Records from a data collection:
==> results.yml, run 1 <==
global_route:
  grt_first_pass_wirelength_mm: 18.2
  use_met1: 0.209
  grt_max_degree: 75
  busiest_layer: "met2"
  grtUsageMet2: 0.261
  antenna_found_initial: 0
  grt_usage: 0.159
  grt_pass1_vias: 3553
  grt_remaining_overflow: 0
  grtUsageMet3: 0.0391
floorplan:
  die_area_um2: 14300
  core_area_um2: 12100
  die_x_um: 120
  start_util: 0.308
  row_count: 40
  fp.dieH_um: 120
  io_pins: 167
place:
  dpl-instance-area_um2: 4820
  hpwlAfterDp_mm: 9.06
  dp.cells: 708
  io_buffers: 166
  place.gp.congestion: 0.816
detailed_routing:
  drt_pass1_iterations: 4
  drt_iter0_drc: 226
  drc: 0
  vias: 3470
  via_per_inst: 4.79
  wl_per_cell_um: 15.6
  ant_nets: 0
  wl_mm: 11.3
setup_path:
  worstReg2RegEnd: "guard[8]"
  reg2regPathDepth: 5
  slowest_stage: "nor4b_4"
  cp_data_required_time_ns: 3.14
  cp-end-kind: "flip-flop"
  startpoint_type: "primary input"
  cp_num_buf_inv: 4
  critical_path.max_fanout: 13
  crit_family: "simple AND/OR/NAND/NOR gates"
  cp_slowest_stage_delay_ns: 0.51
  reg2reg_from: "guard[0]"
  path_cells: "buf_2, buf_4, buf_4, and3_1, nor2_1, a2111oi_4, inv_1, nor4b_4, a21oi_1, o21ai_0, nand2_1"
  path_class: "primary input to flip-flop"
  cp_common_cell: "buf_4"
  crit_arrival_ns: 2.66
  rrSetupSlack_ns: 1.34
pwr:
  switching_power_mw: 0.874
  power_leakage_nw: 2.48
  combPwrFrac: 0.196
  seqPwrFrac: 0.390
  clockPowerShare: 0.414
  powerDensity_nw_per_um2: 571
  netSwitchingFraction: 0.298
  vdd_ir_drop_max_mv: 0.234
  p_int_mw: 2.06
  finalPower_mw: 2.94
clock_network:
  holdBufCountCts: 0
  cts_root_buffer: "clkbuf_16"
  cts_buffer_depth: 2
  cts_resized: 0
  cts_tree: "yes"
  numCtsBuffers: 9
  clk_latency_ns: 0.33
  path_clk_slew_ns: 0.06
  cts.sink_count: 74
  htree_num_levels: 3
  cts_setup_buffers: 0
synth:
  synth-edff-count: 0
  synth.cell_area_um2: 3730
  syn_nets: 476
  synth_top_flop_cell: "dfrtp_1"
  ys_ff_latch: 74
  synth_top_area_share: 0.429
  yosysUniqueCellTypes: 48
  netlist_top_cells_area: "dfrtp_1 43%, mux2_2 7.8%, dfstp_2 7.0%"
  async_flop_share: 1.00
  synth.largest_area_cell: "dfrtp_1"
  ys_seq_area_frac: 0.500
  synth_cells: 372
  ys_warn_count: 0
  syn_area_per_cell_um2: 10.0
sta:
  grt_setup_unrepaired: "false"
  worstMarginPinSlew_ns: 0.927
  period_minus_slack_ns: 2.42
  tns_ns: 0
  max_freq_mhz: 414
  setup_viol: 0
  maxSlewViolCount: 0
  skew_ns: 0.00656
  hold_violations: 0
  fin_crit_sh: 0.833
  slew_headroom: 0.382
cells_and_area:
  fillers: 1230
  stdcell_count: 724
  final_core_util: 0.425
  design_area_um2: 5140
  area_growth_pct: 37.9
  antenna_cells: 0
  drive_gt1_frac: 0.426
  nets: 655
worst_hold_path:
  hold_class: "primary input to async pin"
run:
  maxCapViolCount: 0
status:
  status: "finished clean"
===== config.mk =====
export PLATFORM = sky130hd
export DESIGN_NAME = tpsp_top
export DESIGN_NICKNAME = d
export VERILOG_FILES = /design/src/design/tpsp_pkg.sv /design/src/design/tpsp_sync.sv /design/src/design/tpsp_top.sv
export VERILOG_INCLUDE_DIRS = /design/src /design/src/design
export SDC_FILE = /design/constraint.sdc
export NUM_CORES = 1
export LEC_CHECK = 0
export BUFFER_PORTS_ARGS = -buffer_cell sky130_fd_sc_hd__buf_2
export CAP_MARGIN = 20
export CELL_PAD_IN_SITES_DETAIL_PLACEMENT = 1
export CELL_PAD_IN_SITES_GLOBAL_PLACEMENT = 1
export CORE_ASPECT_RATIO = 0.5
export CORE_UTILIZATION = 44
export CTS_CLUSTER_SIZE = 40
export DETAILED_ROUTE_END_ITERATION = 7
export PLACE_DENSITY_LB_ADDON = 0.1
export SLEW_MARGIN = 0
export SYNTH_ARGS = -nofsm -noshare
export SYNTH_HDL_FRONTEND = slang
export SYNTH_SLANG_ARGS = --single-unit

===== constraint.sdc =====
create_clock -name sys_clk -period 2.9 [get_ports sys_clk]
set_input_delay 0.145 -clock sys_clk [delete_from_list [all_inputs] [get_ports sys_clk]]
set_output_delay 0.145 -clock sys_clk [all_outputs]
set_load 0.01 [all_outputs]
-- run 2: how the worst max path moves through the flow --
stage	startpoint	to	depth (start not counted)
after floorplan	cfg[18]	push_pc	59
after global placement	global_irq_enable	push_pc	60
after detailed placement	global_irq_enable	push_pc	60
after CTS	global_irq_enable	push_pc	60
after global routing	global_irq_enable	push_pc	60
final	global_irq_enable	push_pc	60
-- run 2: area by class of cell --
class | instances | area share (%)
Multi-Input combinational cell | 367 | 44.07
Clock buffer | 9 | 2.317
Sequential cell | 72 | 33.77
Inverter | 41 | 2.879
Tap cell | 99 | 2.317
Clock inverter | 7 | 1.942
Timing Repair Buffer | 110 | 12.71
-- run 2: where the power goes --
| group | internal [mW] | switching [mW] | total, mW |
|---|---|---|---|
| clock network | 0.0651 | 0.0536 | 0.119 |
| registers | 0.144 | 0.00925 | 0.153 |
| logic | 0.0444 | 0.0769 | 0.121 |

*Problem to solve*.
The only acceptable answer is the full set of entries, repeated exactly.

*Task result*.
==> results.yml, run 1 <==
global_route:
  grt_first_pass_wirelength_mm: 18.2
  use_met1: 0.209
  grt_max_degree: 75
  busiest_layer: "met2"
  grtUsageMet2: 0.261
  antenna_found_initial: 0
  grt_usage: 0.159
  grt_pass1_vias: 3553
  grt_remaining_overflow: 0
  grtUsageMet3: 0.0391
floorplan:
  die_area_um2: 14300
  core_area_um2: 12100
  die_x_um: 120
  start_util: 0.308
  row_count: 40
  fp.dieH_um: 120
  io_pins: 167
place:
  dpl-instance-area_um2: 4820
  hpwlAfterDp_mm: 9.06
  dp.cells: 708
  io_buffers: 166
  place.gp.congestion: 0.816
detailed_routing:
  drt_pass1_iterations: 4
  drt_iter0_drc: 226
  drc: 0
  vias: 3470
  via_per_inst: 4.79
  wl_per_cell_um: 15.6
  ant_nets: 0
  wl_mm: 11.3
setup_path:
  worstReg2RegEnd: "guard[8]"
  reg2regPathDepth: 5
  slowest_stage: "nor4b_4"
  cp_data_required_time_ns: 3.14
  cp-end-kind: "flip-flop"
  startpoint_type: "primary input"
  cp_num_buf_inv: 4
  critical_path.max_fanout: 13
  crit_family: "simple AND/OR/NAND/NOR gates"
  cp_slowest_stage_delay_ns: 0.51
  reg2reg_from: "guard[0]"
  path_cells: "buf_2, buf_4, buf_4, and3_1, nor2_1, a2111oi_4, inv_1, nor4b_4, a21oi_1, o21ai_0, nand2_1"
  path_class: "primary input to flip-flop"
  cp_common_cell: "buf_4"
  crit_arrival_ns: 2.66
  rrSetupSlack_ns: 1.34
pwr:
  switching_power_mw: 0.874
  power_leakage_nw: 2.48
  combPwrFrac: 0.196
  seqPwrFrac: 0.390
  clockPowerShare: 0.414
  powerDensity_nw_per_um2: 571
  netSwitchingFraction: 0.298
  vdd_ir_drop_max_mv: 0.234
  p_int_mw: 2.06
  finalPower_mw: 2.94
clock_network:
  holdBufCountCts: 0
  cts_root_buffer: "clkbuf_16"
  cts_buffer_depth: 2
  cts_resized: 0
  cts_tree: "yes"
  numCtsBuffers: 9
  clk_latency_ns: 0.33
  path_clk_slew_ns: 0.06
  cts.sink_count: 74
  htree_num_levels: 3
  cts_setup_buffers: 0
synth:
  synth-edff-count: 0
  synth.cell_area_um2: 3730
  syn_nets: 476
  synth_top_flop_cell: "dfrtp_1"
  ys_ff_latch: 74
  synth_top_area_share: 0.429
  yosysUniqueCellTypes: 48
  netlist_top_cells_area: "dfrtp_1 43%, mux2_2 7.8%, dfstp_2 7.0%"
  async_flop_share: 1.00
  synth.largest_area_cell: "dfrtp_1"
  ys_seq_area_frac: 0.500
  synth_cells: 372
  ys_warn_count: 0
  syn_area_per_cell_um2: 10.0
sta:
  grt_setup_unrepaired: "false"
  worstMarginPinSlew_ns: 0.927
  period_minus_slack_ns: 2.42
  tns_ns: 0
  max_freq_mhz: 414
  setup_viol: 0
  maxSlewViolCount: 0
  skew_ns: 0.00656
  hold_violations: 0
  fin_crit_sh: 0.833
  slew_headroom: 0.382
cells_and_area:
  fillers: 1230
  stdcell_count: 724
  final_core_util: 0.425
  design_area_um2: 5140
  area_growth_pct: 37.9
  antenna_cells: 0
  drive_gt1_frac: 0.426
  nets: 655
worst_hold_path:
  hold_class: "primary input to async pin"
run:
  maxCapViolCount: 0
status:
  status: "finished clean"
===== config.mk =====
export PLATFORM = sky130hd
export DESIGN_NAME = tpsp_top
export DESIGN_NICKNAME = d
export VERILOG_FILES = /design/src/design/tpsp_pkg.sv /design/src/design/tpsp_sync.sv /design/src/design/tpsp_top.sv
export VERILOG_INCLUDE_DIRS = /design/src /design/src/design
export SDC_FILE = /design/constraint.sdc
export NUM_CORES = 1
export LEC_CHECK = 0
export BUFFER_PORTS_ARGS = -buffer_cell sky130_fd_sc_hd__buf_2
export CAP_MARGIN = 20
export CELL_PAD_IN_SITES_DETAIL_PLACEMENT = 1
export CELL_PAD_IN_SITES_GLOBAL_PLACEMENT = 1
export CORE_ASPECT_RATIO = 0.5
export CORE_UTILIZATION = 44
export CTS_CLUSTER_SIZE = 40
export DETAILED_ROUTE_END_ITERATION = 7
export PLACE_DENSITY_LB_ADDON = 0.1
export SLEW_MARGIN = 0
export SYNTH_ARGS = -nofsm -noshare
export SYNTH_HDL_FRONTEND = slang
export SYNTH_SLANG_ARGS = --single-unit

===== constraint.sdc =====
create_clock -name sys_clk -period 2.9 [get_ports sys_clk]
set_input_delay 0.145 -clock sys_clk [delete_from_list [all_inputs] [get_ports sys_clk]]
set_output_delay 0.145 -clock sys_clk [all_outputs]
set_load 0.01 [all_outputs]
-- run 2: how the worst max path moves through the flow --
stage	startpoint	to	depth (start not counted)
after floorplan	cfg[18]	push_pc	59
after global placement	global_irq_enable	push_pc	60
after detailed placement	global_irq_enable	push_pc	60
after CTS	global_irq_enable	push_pc	60
after global routing	global_irq_enable	push_pc	60
final	global_irq_enable	push_pc	60
-- run 2: area by class of cell --
class | instances | area share (%)
Multi-Input combinational cell | 367 | 44.07
Clock buffer | 9 | 2.317
Sequential cell | 72 | 33.77
Inverter | 41 | 2.879
Tap cell | 99 | 2.317
Clock inverter | 7 | 1.942
Timing Repair Buffer | 110 | 12.71
-- run 2: where the power goes --
| group | internal [mW] | switching [mW] | total, mW |
|---|---|---|---|
| clock network | 0.0651 | 0.0536 | 0.119 |
| registers | 0.144 | 0.00925 | 0.153 |
| logic | 0.0444 | 0.0769 | 0.121 |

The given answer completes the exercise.